I think a similar yardstick need apply in the AIIMS doctor case. While I have chosen not to reveal her name in this article, I do not have a valid argument for doing so. Yes, the case is sensitive and the law will decide what is to become of the husband, but none of that changes the fact that she killed herself. As a doctor, she perhaps had other recourses to get out of a bad marriage, but saying that is to trivialise the very real indoctrination around the strength of the marital bond that we inculcate in our children, especially our daughters.
Her Facebook post makes it abundantly clear that she was trying desperately to make her marriage work but received not a whit of tenderness from her husband.
Here is a real problem that several women in this country have to deal with. Remember a similar case occurred in Bangalore last year except then the wife chose to report her husband’s indiscretions to the police and got him arrested under Section 377. None of the names made it into the papers. While the anonymity principle well serves the reporting of such cases, the case of the AIIMS doctor is qualitatively different. The fact that she is no more changes everything. We cannot dress up the case in the banalities that attend marital discord and which perhaps call for a degree of sensitivity in reporting such cases.

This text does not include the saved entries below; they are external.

`config.mk`:
```
export PLATFORM = sky130hd
export DESIGN_NAME = instr_fetch_unit
export DESIGN_NICKNAME = d
export VERILOG_FILES = /design/src/rtl/cpu_pkg.sv /design/src/rtl/fetch_timeout_counter.sv /design/src/rtl/instr_fetch_unit.sv
export SDC_FILE = /design/constraint.sdc
export NUM_CORES = 1
export LEC_CHECK = 0
export ABC_AREA = 1
export CORE_MARGIN = 4
export CORE_UTILIZATION = 30
export CTS_CLUSTER_SIZE = 30
export DETAILED_ROUTE_END_ITERATION = 12
export PLACE_DENSITY = 0.57
export SYNTH_ARGS = -nofsm -noshare
export SYNTH_HDL_FRONTEND = slang
export SYNTH_SLANG_ARGS = --single-unit
```
`constraint.sdc`:
```
create_clock -name clk -period 3.3 [get_ports clk]
set_clock_uncertainty 0.1 [all_clocks]
set_input_delay 0.66 -clock clk [delete_from_list [all_inputs] [get_ports clk]]
set_output_delay 0.66 -clock clk [all_outputs]
set_load 0.05 [all_outputs]
```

In her death she has raised an issue that needs urgent legislative attention. Her impassioned FB post is the strongest argument for the repeal of a law that continues to encourage such social neuroses as marriages of convenience. When gay men find that not only social structures but even the law does not support them, they seek to build straight families that, for obvious reasons, are weak simulacrums of the real thing. It is then that we have cases such as the suicide of the doctor. The question is not why she did not opt out of the marriage. She should have yes, but by putting the ball in her court, we deviate from the central issue: the illegality of homosexuality in this country.
By reporting her name and details, the media may have, in the final analysis, done some good in humanising what would otherwise have been just another story of marital problems. In so doing, the media has brought the truth of a social malpractice into our homes in a way that commentary and opinion can rarely achieve.